|vintage white glass ball light, Hippo Hardware|
A couple weekends ago, Jeff and I popped into Hippo Hardware, the longtime southeast Portland establishment specializing in vintage knobs, lighting, drawer pulls, sinks, tubs, hooks, and anything else an old home needs in the way of period fixtures. This stuff isn't the fake Home-Depot, antique-y, made-in-China crap most people buy to dress up their particle-board McMansions, in which everything looks okay-ish as long as you're 50 feet away and squinting but up close looks as if it were made out of painted Styrofoam for the set of a local theater production of a Tennessee Williams play. (I was just at Lowe's the other night, and the contrast between old and new hardware quality and design is yet another reflection of Western civilization's decline.)
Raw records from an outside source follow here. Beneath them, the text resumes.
$ cat src/logic/fan_limits_cfg.svh
`ifndef FAN_LIMITS_CFG_SVH
`define FAN_LIMITS_CFG_SVH
// ****************************************
// Register offsets
// ****************************************
`define OFS_OUT1_MIN_DUTY      8'h64
`define OFS_OUT2_MIN_DUTY      8'h65
`define OFS_OUT3_MIN_DUTY      8'h66
`define OFS_REMOTE1_START      8'h67
`define OFS_LOCAL_START        8'h68
`define OFS_REMOTE2_START      8'h69
`define OFS_REMOTE1_CRIT       8'h6a
`define OFS_LOCAL_CRIT         8'h6b
`define OFS_REMOTE2_CRIT       8'h6c
`define OFS_R1_LOCAL_HYST      8'h6d
`define OFS_REMOTE2_HYST       8'h6e
`define OFS_TEST_ENABLE        8'h6f
`define OFS_REMOTE1_OFFSET     8'h70
`define OFS_LOCAL_OFFSET       8'h71
// ****************************************
// Reset values and codes
// ****************************************
`define RST_MIN_DUTY           8'h80
`define RST_START_TEMP         8'h9a
`define RST_CRIT_LIMIT         8'ha4
`define RST_R1_LOCAL_HYST      8'h44
`define RST_REMOTE2_HYST       8'h40
`define RST_ZERO               8'h00
`define CRIT_DISABLE_CODE      8'h80
`define DUTY_FULL              8'hff
`define DUTY_OFF               8'h00
// ****************************************
// Field positions
// ****************************************
`define LOCAL_HYST_LSB         0
`define REMOTE1_HYST_LSB       4
`define REMOTE2_HYST_LSB       4
`define TEST_BIT_POS           0
`define DEG_PER_STEP_SHIFT     2
`endif

$ cat src/logic/fan_limits_pkg.sv
`default_nettype none
package fan_limits_pkg;
    typedef enum logic [1:0] {CH_REMOTE1, CH_LOCAL, CH_REMOTE2} chan_e;
    // Temperature codes carry a 64 degree bias, one degree per step
    typedef logic [7:0] temp_t;
    typedef struct packed {
        logic [7:0] start_temp;
        logic [7:0] crit_limit;
        logic [3:0] hyst;
    } chan_cfg_s;
endpackage : fan_limits_pkg
`default_nettype wire

$ cat src/logic/chan_limit_if.sv
`default_nettype none
interface chan_limit_if;
    import fan_limits_pkg::*;
    chan_cfg_s  cfg;
    logic [9:0] temp_q2;
    logic       sample;
    logic       fan_on;
    logic       crit_hot;
    logic       pin_hot;
    modport bank (output cfg, output temp_q2, output sample, input fan_on, input crit_hot, input pin_hot);
    modport chan (input cfg, input temp_q2, input sample, output fan_on, output crit_hot, output pin_hot);
endinterface : chan_limit_if
`default_nettype wire

$ cat src/logic/chan_limit_eval.sv
`include "fan_limits_cfg.svh"
`default_nettype none
module chan_limit_eval
    import fan_limits_pkg::*;
(
    input  wire logic   clk,
    input  wire logic   rst_b,
    chan_limit_if.chan  lim
);
    logic       fan_on_q,   fan_on_d;
    logic       crit_q,     crit_d;
    logic       pin_q,      pin_d;
    logic [9:0] start_q2, crit_q2, hyst_q2, start_rel, crit_rel;
    logic       crit_en;

    always_comb begin
        start_q2  = {lim.cfg.start_temp, 2'b00};
        crit_q2   = {lim.cfg.crit_limit, 2'b00};
        hyst_q2   = {4'h0, lim.cfg.hyst, 2'b00};
        start_rel = (start_q2 > hyst_q2) ? start_q2 - hyst_q2 : 10'h000;
        crit_rel  = (crit_q2 > hyst_q2) ? crit_q2 - hyst_q2 : 10'h000;
        crit_en   = (lim.cfg.crit_limit != `CRIT_DISABLE_CODE);
        fan_on_d  = fan_on_q;
        crit_d    = crit_q;
        pin_d     = pin_q;
        if (lim.sample) begin
            // Release needs the reading to drop to start minus hysteresis
            if (lim.temp_q2 > start_q2)
                fan_on_d = 1'b1;
            else if (lim.temp_q2 <= start_rel)
                fan_on_d = 1'b0;
            if (!crit_en)
                crit_d = 1'b0;
            else if (lim.temp_q2 > crit_q2)
                crit_d = 1'b1;
            else if (lim.temp_q2 < crit_rel)
                crit_d = 1'b0;
            // Pin trips one quarter degree above the limit
            pin_d = crit_en && (lim.temp_q2 >= crit_q2 + 10'h001);
        end
    end

    always_ff @(posedge clk or negedge rst_b) begin
        if (!rst_b) begin
            fan_on_q <= 1'b0;
            crit_q   <= 1'b0;
            pin_q    <= 1'b0;
        end else begin
            fan_on_q <= fan_on_d;
            crit_q   <= crit_d;
            pin_q    <= pin_d;
        end
    end

    assign lim.fan_on   = fan_on_q;
    assign lim.crit_hot = crit_q;
    assign lim.pin_hot  = pin_q;
endmodule : chan_limit_eval
`default_nettype wire

$ cat src/logic/duty_shaper.sv
`include "fan_limits_cfg.svh"
`default_nettype none
module duty_shaper
    import fan_limits_pkg::*;
(
    input  wire logic       clk,
    input  wire logic       rst_b,
    input  wire logic [7:0] min_duty,
    input  wire logic       min_select,
    input  wire logic       fan_on,
    input  wire logic [7:0] span_duty,
    input  wire logic       force_full,
    output logic      [7:0] duty
);
    logic [7:0] duty_q, duty_d;

    always_comb begin
        if (force_full)
            duty_d = `DUTY_FULL;
        else if (fan_on)
            duty_d = (span_duty > min_duty) ? span_duty : min_duty;
        else
            duty_d = min_select ? min_duty : `DUTY_OFF;
    end

    always_ff @(posedge clk or negedge rst_b) begin
        if (!rst_b)
            duty_q <= `DUTY_OFF;
        else
            duty_q <= duty_d;
    end

    assign duty = duty_q;
endmodule : duty_shaper
`default_nettype wire

$ cat src/logic/fan_control_limit_registers.sv
// Function
// - Minimum duty code is linear: 00 off, 40 quarter, 80 half, ff full
// - Lock bit set makes the whole bank read-only; writes are dropped
// - Above start temperature the fan runs at least at minimum duty, rising over span
// - Any reading above its critical limit forces every output to full duty
// - Critical limit code 80 disables the full-speed fail-safe of that channel
// - Full duty holds until reading drops below critical limit minus hysteresis
// - Reading a quarter degree above critical limit drives overtemp pin low if enabled
// - Below start temperature the fan keeps minimum duty until start minus hysteresis
// - Hysteresis nibbles: local 3:0, remote1 7:4, remote2 7:4 of own register
// - Test bit 0 set enters logic-tree test mode; clearing leaves it
// - Signed offset, half degree per step, is added to each reading
// - One hysteresis value releases both start and critical conditions
// - Below start minus hysteresis each output goes off or minimum per select bit
// - Minimum duty registers are read-only in automatic fan mode
`include "fan_limits_cfg.svh"
`default_nettype none
module fan_control_limit_registers
    import fan_limits_pkg::*;
#(
    parameter int NUM_CHANNELS = 3
) (
    input  wire logic       SYS_CLK,
    input  wire logic       RST_B,
    input  wire logic       REG_WR,
    input  wire logic [7:0] REG_ADDR,
    input  wire logic [7:0] REG_WDATA,
    output logic      [7:0] REG_RDATA,
    input  wire logic       CONFIG_LOCK,
    input  wire logic       AUTO_MODE,
    input  wire logic       OVERTEMP_PIN_OUT_EN,
    input  wire logic [2:0] MINIMUM_SELECT,
    input  wire logic       CONV_DONE,
    input  wire logic [7:0] REMOTE1_TEMP,
    input  wire logic [7:0] LOCAL_TEMP,
    input  wire logic [7:0] REMOTE2_TEMP,
    input  wire logic [7:0] REMOTE2_OFFSET,
    input  wire logic [7:0] SPAN_DUTY1,
    input  wire logic [7:0] SPAN_DUTY2,
    input  wire logic [7:0] SPAN_DUTY3,
    output logic      [7:0] FAN_DRIVE_OUTPUT1,
    output logic      [7:0] FAN_DRIVE_OUTPUT2,
    output logic      [7:0] FAN_DRIVE_OUTPUT3,
    output logic            OVERTEMP_SIGNAL_OUT,
    output logic            OVERTEMP_SIGNAL_OE,
    output logic            LOGIC_TREE_TEST,
    output logic            FULL_SPEED_FORCED
);
    // ****************************************
    // Parameter check
    // ****************************************
    if (NUM_CHANNELS != 3) begin : g_bad_channels
        $error("Bank serves exactly three temperature channels");
    end
    // Trio decode indexes by distance from the first offset of each trio
    if ((`OFS_OUT3_MIN_DUTY - `OFS_OUT1_MIN_DUTY != 8'h02)
        || (`OFS_REMOTE2_START - `OFS_REMOTE1_START != 8'h02)
        || (`OFS_REMOTE2_CRIT - `OFS_REMOTE1_CRIT != 8'h02)) begin : g_bad_map
        $error("Register trios must sit at three consecutive offsets");
    end

    // ****************************************
    // Register storage
    // ****************************************
    logic [7:0] min_duty_q   [3];
    logic [7:0] min_duty_d   [3];
    logic [7:0] start_q      [3];
    logic [7:0] start_d      [3];
    logic [7:0] crit_q       [3];
    logic [7:0] crit_d       [3];
    logic [7:0] hyst_r1l_q,  hyst_r1l_d;
    logic [7:0] hyst_r2_q,   hyst_r2_d;
    logic       test_q,      test_d;
    logic [7:0] off_r1_q,    off_r1_d;
    logic [7:0] off_l_q,     off_l_d;
    logic [7:0] rdata_q,     rdata_d;
    logic       wr_ok;

    function automatic logic [1:0] chan_of(input logic [7:0] addr, input logic [7:0] base);
        logic [7:0] diff;
        diff = addr - base;
        chan_of = diff[1:0];
    endfunction : chan_of

    function automatic logic in_trio(input logic [7:0] addr, input logic [7:0] base);
        in_trio = (addr >= base) && (addr <= base + 8'h02);
    endfunction : in_trio

    always_comb begin
        wr_ok      = REG_WR && !CONFIG_LOCK;
        min_duty_d = min_duty_q;
        start_d    = start_q;
        crit_d     = crit_q;
        hyst_r1l_d = hyst_r1l_q;
        hyst_r2_d  = hyst_r2_q;
        test_d     = test_q;
        off_r1_d   = off_r1_q;
        off_l_d    = off_l_q;
        if (wr_ok) begin
            if (in_trio(REG_ADDR, `OFS_OUT1_MIN_DUTY)) begin
                if (!AUTO_MODE)
                    min_duty_d[chan_of(REG_ADDR, `OFS_OUT1_MIN_DUTY)] = REG_WDATA;
            end else if (in_trio(REG_ADDR, `OFS_REMOTE1_START)) begin
                start_d[chan_of(REG_ADDR, `OFS_REMOTE1_START)] = REG_WDATA;
            end else if (in_trio(REG_ADDR, `OFS_REMOTE1_CRIT)) begin
                crit_d[chan_of(REG_ADDR, `OFS_REMOTE1_CRIT)] = REG_WDATA;
            end else if (REG_ADDR == `OFS_R1_LOCAL_HYST) begin
                hyst_r1l_d = REG_WDATA;
            end else if (REG_ADDR == `OFS_REMOTE2_HYST) begin
                hyst_r2_d = {REG_WDATA[7:4], 4'h0};
            end else if (REG_ADDR == `OFS_TEST_ENABLE) begin
                test_d = REG_WDATA[`TEST_BIT_POS];
            end else if (REG_ADDR == `OFS_REMOTE1_OFFSET) begin
                off_r1_d = REG_WDATA;
            end else if (REG_ADDR == `OFS_LOCAL_OFFSET) begin
                off_l_d = REG_WDATA;
            end
        end
    end

    // ****************************************
    // Read-back
    // ****************************************
    // Read mux; unmapped offsets read zero
    always_comb begin
        if (in_trio(REG_ADDR, `OFS_OUT1_MIN_DUTY))
            rdata_d = min_duty_q[chan_of(REG_ADDR, `OFS_OUT1_MIN_DUTY)];
        else if (in_trio(REG_ADDR, `OFS_REMOTE1_START))
            rdata_d = start_q[chan_of(REG_ADDR, `OFS_REMOTE1_START)];
        else if (in_trio(REG_ADDR, `OFS_REMOTE1_CRIT))
            rdata_d = crit_q[chan_of(REG_ADDR, `OFS_REMOTE1_CRIT)];
        else if (REG_ADDR == `OFS_R1_LOCAL_HYST)
            rdata_d = hyst_r1l_q;
        else if (REG_ADDR == `OFS_REMOTE2_HYST)
            rdata_d = hyst_r2_q;
        else if (REG_ADDR == `OFS_TEST_ENABLE)
            rdata_d = {7'h00, test_q};
        else if (REG_ADDR == `OFS_REMOTE1_OFFSET)
            rdata_d = off_r1_q;
        else if (REG_ADDR == `OFS_LOCAL_OFFSET)
            rdata_d = off_l_q;
        else
            rdata_d = `RST_ZERO;
    end

    // Registered so a read answers one edge after the address is presented
    always_ff @(posedge SYS_CLK or negedge RST_B) begin
        if (!RST_B)
            rdata_q <= `RST_ZERO;
        else
            rdata_q <= rdata_d;
    end

    always_ff @(posedge SYS_CLK or negedge RST_B) begin
        if (!RST_B) begin
            for (int i = 0; i < 3; i++) begin
                min_duty_q[i] <= `RST_MIN_DUTY;
                start_q[i]    <= `RST_START_TEMP;
                crit_q[i]     <= `RST_CRIT_LIMIT;
            end
            hyst_r1l_q <= `RST_R1_LOCAL_HYST;
            hyst_r2_q  <= `RST_REMOTE2_HYST;
            test_q     <= 1'b0;
            off_r1_q   <= `RST_ZERO;
            off_l_q    <= `RST_ZERO;
        end else begin
            min_duty_q <= min_duty_d;
            start_q    <= start_d;
            crit_q     <= crit_d;
            hyst_r1l_q <= hyst_r1l_d;
            hyst_r2_q  <= hyst_r2_d;
            test_q     <= test_d;
            off_r1_q   <= off_r1_d;
            off_l_q    <= off_l_d;
        end
    end

    // ****************************************
    // Offset correction
    // ****************************************
    // Readings and limits are compared in quarter degrees so the 0.5 degree
    // offset step and the 0.25 degree pin margin both stay exact.
    logic [7:0]  raw_temp   [3];
    logic [7:0]  offset_val [3];
    logic [3:0]  hyst_val   [3];
    logic [2:0]  fan_on, crit_hot, pin_hot;
    logic        force_full;
    logic [7:0]  span_duty  [3];
    logic [7:0]  duty       [3];

    always_comb begin
        raw_temp[0]   = REMOTE1_TEMP;
        raw_temp[1]   = LOCAL_TEMP;
        raw_temp[2]   = REMOTE2_TEMP;
        offset_val[0] = off_r1_q;
        offset_val[1] = off_l_q;
        offset_val[2] = REMOTE2_OFFSET;
        hyst_val[0]   = hyst_r1l_q[`REMOTE1_HYST_LSB +: 4];
        hyst_val[1]   = hyst_r1l_q[`LOCAL_HYST_LSB +: 4];
        hyst_val[2]   = hyst_r2_q[`REMOTE2_HYST_LSB +: 4];
        span_duty[0]  = SPAN_DUTY1;
        span_duty[1]  = SPAN_DUTY2;
        span_duty[2]  = SPAN_DUTY3;
    end

    // ****************************************
    // Per-channel evaluation
    // ****************************************
    for (genvar c = 0; c < 3; c++) begin : g_chan
        chan_limit_if lim ();
        logic signed [11:0] sum;
        always_comb begin
            // Half-degree step becomes two quarter-degree steps
            sum = $signed({2'b00, raw_temp[c], 2'b00})
                + $signed({{3{offset_val[c][7]}}, offset_val[c], 1'b0});
            if (sum < 0)
                lim.temp_q2 = 10'h000;
            else if (sum > 12'sd1023)
                lim.temp_q2 = 10'h3ff;
            else
                lim.temp_q2 = sum[9:0];
        end
        assign lim.cfg    = '{start_temp: start_q[c], crit_limit: crit_q[c], hyst: hyst_val[c]};
        assign lim.sample = CONV_DONE;
        chan_limit_eval u_eval (
            .clk   (SYS_CLK),
            .rst_b (RST_B),
            .lim   (lim.chan)
        );
        assign fan_on[c]   = lim.fan_on;
        assign crit_hot[c] = lim.crit_hot;
        assign pin_hot[c]  = lim.pin_hot;
    end

    assign force_full = |crit_hot;

    // ****************************************
    // Output duty
    // ****************************************
    for (genvar o = 0; o < 3; o++) begin : g_out
        duty_shaper u_shape (
            .clk        (SYS_CLK),
            .rst_b      (RST_B),
            .min_duty   (min_duty_q[o]),
            .min_select (MINIMUM_SELECT[o]),
            .fan_on     (fan_on[o]),
            .span_duty  (span_duty[o]),
            .force_full (force_full),
            .duty       (duty[o])
        );
    end

    // ****************************************
    // Outputs
    // ****************************************
    assign REG_RDATA           = rdata_q;
    assign FAN_DRIVE_OUTPUT1   = duty[0];
    assign FAN_DRIVE_OUTPUT2   = duty[1];
    assign FAN_DRIVE_OUTPUT3   = duty[2];
    // Open-drain style: only ever pulls low
    assign OVERTEMP_SIGNAL_OUT = 1'b0;
    assign OVERTEMP_SIGNAL_OE  = OVERTEMP_PIN_OUT_EN && (|pin_hot);
    assign LOGIC_TREE_TEST     = test_q;
    assign FULL_SPEED_FORCED   = force_full;
endmodule : fan_control_limit_registers
`default_nettype wire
|vintage glass doorknobs, Hippo Hardware|
No, Hippo has the real goods: faceted glass doorknobs like the original ones miraculously still intact in this apartment ($60 a pair), Victorian hooks, clawfoot tubs. And maybe I've gotten too used to nonprofit reclamation stores like the Rebuilding Center up on North Mississippi and Habitat for Humanity's ReStore (which I just learned has closed up shop under the Morrison Bridge and reopened way the hell out halfway to Gresham around SE 103rd and SE Washington in a much, much less convenient location for car-less me)—because Hippo is definitely not a thrift store. Hippo makes profit selling old, reclaimed goods, and they deserve full props for promoting this kind of reclamation long before the nonprofits got in on the building-materials reuse racket. But Hippo is out of my budget.
|Hippo Hardware storefront, Portland, Oregon|
|vintage house numbers, Hippo Hardware|
|dummy legs in ceiling, Hippo Hardware|
|stuffed hippos, Hippo Hardware|
|sink section, Hippo Hardware|
|nun (dummy) in clawfoot tub, Hippo Hardware|
|sconces & candelabra, Hippo Hardware|
I went in hoping to find a mix of inexpensive vintage knobs in sparkling glass and white porcelain to replace the silver plastic nipples my mysterious landlord corporation stuck in the kitchen (ah, landlords: the cheapest, tackiest remodelers in the world). Ha! Silly me: the smallest, least expensive, most basic old knobs at Hippo were around three dollars each, and I needed 17. So I left Hippo promising myself to take my time and thrift them one-by-one, here and there.
But then Jeff texted me a couple days later, saying he'd happened to spot a bag of what looked like old knobs sitting near the cash register at one of the Goodwills in town, and he'd bring it over to pick through.
|vintage brass (?) knob via Goodwill|
The bag of Goodwill knobs turned out to be a mismatched set of 18 (!), one of which was a new, made-in-Taiwan, white-and-gold piece of plastic feigning porcelain and metal, but the other 17 were white porcelain and actual metal with patina (either brass or copper, maybe plated, hard to tell), though no glass. A few of the porcelain ones will need new screws to fit my mismatched cabinets, but they'll all work. And the whole grab bag, which also included two large metal hooks (and a flimsy gold drawer pull to give back to Goodwill along with the one plastic knob), was a mere five dollars. Happy birthday to me! (Thank you, Jeffrey. And thank you, Goodwill.)
|vintage porcelain knob via Goodwill|
So I will now fantasize about one day soon coming across a giant white glass ball light at one of the thrift stores for my apartment's main room (plus a smaller one for the kitchen), costing a fraction of the $150 that Hippo justly wants for such glowing vintage-modern loveliness. One can dream.